(Excerpts from a dataset)

++++++++++

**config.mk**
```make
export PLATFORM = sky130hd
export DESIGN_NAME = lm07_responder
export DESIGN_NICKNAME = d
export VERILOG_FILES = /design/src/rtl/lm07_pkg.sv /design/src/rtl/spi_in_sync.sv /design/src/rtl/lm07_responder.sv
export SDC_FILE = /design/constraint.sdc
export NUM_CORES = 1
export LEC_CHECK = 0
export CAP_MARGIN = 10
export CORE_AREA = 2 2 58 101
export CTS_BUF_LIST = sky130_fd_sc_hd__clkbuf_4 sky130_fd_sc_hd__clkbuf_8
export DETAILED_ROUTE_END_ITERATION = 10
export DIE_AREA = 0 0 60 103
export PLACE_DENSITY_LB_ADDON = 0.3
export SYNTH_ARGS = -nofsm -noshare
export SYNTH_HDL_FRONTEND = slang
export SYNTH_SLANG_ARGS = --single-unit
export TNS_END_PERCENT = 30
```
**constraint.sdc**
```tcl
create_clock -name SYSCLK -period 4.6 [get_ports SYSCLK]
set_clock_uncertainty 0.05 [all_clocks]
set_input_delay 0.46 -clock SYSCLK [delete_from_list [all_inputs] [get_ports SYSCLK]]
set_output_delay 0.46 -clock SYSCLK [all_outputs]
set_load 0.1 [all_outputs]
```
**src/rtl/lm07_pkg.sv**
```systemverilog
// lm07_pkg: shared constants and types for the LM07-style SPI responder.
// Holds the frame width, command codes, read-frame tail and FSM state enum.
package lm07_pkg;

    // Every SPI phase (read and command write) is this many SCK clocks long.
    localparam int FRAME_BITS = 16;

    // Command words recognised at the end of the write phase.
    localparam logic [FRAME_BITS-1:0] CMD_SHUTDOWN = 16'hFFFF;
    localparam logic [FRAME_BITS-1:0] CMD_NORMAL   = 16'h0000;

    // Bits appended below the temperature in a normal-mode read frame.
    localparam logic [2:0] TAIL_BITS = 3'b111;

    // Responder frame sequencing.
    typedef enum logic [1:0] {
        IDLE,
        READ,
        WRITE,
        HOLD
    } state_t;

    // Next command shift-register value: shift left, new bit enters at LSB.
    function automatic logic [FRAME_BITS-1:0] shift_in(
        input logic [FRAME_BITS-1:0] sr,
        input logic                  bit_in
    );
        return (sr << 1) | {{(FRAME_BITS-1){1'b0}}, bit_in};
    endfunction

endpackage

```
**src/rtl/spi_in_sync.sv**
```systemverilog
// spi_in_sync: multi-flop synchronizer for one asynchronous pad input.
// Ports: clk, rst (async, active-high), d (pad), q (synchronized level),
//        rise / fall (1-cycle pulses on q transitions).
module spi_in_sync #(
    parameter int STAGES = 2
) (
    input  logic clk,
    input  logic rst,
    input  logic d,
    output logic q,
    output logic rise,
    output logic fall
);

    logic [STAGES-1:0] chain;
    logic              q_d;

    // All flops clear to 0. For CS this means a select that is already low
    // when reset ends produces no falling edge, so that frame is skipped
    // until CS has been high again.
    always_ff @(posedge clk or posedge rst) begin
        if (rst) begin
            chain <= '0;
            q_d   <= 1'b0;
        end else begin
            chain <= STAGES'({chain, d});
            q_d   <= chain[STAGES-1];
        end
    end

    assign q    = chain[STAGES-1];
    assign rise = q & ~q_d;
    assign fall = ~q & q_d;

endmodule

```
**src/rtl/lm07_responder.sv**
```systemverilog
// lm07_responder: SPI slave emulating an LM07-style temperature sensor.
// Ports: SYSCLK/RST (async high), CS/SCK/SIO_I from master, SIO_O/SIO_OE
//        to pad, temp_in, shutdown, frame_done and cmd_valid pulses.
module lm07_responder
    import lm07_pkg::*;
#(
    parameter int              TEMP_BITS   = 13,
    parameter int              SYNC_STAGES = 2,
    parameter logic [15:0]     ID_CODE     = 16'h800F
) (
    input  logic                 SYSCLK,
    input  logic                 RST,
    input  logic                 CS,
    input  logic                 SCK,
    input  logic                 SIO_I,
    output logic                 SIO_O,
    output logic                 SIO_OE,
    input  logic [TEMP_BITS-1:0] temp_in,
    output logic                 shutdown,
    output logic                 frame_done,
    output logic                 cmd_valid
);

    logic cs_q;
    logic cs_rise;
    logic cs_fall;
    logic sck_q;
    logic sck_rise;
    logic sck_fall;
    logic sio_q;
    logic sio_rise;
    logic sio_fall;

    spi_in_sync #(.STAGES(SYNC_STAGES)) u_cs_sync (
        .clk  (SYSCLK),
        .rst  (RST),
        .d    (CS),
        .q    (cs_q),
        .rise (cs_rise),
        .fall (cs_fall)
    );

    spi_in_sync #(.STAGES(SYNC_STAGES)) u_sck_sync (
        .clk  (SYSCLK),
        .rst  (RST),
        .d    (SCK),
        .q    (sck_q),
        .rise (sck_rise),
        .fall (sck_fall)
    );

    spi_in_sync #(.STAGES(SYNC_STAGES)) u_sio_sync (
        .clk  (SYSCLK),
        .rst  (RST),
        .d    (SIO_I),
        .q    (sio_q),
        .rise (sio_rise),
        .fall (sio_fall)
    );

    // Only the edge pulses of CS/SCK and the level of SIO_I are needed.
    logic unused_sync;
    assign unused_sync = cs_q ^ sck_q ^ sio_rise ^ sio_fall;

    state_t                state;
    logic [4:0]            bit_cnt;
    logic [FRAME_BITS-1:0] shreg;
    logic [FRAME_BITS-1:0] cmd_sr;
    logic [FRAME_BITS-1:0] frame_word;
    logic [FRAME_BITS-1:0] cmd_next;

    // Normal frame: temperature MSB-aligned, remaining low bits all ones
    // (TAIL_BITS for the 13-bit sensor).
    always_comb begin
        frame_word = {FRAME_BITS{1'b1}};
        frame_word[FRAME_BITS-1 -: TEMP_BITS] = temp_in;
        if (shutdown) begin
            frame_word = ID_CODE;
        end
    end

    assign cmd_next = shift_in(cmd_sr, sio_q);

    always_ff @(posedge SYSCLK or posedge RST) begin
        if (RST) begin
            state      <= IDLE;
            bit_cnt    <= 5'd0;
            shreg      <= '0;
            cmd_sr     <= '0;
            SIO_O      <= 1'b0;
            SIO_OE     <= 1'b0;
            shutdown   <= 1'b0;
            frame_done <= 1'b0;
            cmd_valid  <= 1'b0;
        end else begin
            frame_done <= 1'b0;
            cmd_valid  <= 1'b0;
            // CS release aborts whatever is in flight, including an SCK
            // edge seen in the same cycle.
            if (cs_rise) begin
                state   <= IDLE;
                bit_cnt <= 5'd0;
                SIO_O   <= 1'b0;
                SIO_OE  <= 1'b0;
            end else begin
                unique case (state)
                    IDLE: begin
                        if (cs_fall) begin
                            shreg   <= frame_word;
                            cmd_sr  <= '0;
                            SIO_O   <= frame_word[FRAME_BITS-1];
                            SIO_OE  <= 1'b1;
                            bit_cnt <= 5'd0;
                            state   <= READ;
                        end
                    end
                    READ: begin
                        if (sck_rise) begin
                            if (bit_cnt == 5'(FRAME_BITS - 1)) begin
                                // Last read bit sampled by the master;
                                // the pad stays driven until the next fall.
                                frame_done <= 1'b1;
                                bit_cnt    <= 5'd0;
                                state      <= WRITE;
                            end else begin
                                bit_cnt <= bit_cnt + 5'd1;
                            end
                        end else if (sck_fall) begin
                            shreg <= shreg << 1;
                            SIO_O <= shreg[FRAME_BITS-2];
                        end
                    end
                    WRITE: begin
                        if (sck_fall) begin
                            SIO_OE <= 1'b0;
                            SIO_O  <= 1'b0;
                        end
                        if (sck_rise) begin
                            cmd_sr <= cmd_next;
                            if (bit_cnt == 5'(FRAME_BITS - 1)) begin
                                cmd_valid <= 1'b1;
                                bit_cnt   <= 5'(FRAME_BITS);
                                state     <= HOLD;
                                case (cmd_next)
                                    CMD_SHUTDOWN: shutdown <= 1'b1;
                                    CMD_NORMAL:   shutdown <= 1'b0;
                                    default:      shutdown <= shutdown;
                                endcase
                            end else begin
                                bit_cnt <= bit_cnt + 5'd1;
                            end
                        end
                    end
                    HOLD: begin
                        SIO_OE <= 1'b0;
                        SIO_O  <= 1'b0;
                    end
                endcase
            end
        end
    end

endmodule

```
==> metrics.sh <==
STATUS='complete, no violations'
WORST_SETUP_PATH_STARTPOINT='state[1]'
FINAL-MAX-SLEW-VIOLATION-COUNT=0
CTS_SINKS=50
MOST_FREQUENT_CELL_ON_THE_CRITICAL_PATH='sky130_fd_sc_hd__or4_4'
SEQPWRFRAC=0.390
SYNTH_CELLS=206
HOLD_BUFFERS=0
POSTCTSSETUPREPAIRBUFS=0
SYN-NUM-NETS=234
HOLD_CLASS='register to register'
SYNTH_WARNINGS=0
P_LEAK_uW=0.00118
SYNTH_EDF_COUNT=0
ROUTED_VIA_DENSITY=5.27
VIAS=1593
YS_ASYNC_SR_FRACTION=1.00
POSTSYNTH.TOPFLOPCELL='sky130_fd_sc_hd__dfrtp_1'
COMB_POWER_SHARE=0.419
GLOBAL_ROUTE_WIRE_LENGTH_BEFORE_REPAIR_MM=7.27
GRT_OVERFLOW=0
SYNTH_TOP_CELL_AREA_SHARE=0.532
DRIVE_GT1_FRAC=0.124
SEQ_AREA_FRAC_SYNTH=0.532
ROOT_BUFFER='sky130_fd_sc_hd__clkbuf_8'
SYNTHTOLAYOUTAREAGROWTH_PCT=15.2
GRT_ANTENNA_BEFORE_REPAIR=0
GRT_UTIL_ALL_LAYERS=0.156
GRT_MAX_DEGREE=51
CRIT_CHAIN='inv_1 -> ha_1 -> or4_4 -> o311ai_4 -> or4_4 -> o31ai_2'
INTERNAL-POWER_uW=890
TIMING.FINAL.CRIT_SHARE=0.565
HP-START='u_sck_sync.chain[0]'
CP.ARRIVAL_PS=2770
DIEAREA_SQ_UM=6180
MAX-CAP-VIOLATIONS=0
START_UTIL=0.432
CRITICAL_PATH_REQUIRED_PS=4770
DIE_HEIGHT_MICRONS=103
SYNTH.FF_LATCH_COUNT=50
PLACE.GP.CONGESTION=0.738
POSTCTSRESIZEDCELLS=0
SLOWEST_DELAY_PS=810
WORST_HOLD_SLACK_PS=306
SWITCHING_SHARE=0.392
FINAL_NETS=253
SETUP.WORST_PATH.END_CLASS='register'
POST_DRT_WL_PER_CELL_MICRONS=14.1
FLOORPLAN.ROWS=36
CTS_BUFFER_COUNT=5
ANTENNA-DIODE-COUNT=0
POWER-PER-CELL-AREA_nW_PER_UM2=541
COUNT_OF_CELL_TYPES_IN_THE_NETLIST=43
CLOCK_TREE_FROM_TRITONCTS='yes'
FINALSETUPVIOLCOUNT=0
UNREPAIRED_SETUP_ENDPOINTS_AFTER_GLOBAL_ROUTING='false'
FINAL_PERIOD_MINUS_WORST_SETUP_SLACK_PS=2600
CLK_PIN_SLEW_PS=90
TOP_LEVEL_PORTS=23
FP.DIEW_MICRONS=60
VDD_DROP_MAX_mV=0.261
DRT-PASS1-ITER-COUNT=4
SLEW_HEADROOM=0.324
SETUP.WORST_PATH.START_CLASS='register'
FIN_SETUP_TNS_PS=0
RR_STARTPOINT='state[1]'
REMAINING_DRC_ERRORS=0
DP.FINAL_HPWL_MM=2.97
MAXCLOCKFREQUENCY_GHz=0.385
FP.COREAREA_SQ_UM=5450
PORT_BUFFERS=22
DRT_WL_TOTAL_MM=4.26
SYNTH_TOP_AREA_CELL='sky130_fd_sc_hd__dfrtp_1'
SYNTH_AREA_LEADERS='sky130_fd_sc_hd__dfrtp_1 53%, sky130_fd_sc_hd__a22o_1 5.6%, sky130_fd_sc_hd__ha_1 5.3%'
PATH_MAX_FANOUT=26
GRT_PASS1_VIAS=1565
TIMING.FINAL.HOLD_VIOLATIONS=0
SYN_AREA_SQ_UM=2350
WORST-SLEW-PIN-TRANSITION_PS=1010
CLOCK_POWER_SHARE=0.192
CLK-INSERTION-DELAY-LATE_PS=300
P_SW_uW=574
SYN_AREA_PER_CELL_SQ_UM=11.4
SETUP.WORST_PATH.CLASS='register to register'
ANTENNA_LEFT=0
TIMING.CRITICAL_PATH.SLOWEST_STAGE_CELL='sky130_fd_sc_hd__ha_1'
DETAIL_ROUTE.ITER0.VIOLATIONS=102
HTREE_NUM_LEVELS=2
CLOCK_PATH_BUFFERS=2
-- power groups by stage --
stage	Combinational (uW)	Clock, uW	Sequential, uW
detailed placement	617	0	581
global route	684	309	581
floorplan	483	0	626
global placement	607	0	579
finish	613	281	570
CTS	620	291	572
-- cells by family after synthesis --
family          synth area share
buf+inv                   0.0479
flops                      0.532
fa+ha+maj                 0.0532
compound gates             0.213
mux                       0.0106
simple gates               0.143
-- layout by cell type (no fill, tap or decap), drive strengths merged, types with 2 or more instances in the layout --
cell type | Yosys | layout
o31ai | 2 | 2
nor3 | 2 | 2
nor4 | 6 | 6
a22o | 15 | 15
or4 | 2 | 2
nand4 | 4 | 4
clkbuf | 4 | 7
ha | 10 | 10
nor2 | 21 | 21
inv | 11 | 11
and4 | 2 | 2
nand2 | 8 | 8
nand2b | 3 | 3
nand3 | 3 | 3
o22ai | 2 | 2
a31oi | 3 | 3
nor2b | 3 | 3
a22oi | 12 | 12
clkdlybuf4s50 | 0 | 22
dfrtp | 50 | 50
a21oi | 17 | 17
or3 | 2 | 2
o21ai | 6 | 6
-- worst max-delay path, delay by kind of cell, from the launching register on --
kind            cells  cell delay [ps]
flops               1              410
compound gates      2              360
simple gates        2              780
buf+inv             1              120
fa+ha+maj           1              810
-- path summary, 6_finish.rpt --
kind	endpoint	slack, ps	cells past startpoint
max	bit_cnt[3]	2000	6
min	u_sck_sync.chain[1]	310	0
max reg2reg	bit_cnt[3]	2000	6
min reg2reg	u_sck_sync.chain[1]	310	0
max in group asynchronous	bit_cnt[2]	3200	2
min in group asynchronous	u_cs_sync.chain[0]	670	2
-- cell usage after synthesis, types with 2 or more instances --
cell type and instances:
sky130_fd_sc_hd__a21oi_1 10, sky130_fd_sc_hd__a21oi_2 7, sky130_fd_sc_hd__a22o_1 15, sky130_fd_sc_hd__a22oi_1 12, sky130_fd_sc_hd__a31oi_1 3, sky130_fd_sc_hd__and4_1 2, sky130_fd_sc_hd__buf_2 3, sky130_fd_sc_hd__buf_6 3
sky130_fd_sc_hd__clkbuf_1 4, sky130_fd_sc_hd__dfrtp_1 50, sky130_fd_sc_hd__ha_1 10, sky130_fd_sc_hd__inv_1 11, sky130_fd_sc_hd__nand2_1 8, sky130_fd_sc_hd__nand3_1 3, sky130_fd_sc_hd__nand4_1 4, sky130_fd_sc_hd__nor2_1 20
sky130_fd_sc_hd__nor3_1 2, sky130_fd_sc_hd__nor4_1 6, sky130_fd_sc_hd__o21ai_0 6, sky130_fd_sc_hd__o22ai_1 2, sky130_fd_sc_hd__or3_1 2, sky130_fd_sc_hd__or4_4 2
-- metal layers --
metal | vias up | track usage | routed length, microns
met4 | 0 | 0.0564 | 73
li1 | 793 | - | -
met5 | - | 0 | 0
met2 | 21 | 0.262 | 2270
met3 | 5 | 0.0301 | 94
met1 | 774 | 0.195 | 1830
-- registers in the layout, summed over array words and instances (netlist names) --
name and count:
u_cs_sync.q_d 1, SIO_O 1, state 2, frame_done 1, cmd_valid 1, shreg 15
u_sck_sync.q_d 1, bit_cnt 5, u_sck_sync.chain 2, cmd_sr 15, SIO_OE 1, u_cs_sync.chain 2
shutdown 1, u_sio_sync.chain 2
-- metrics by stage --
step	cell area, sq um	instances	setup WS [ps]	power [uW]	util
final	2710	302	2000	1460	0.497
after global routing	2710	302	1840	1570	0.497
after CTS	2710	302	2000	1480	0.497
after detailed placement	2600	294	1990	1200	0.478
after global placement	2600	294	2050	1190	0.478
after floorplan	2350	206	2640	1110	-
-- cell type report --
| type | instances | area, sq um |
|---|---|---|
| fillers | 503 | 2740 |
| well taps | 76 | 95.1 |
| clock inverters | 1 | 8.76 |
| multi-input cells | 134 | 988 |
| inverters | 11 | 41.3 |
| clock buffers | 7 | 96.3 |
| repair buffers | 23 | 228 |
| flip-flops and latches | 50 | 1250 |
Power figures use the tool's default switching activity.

++++++++++

INSTRUCTIONS TO FOLLOW —
Which lines above carry the string "compound"? Copy those lines.

EXERCISE RESULT —
compound gates             0.213
compound gates      2              360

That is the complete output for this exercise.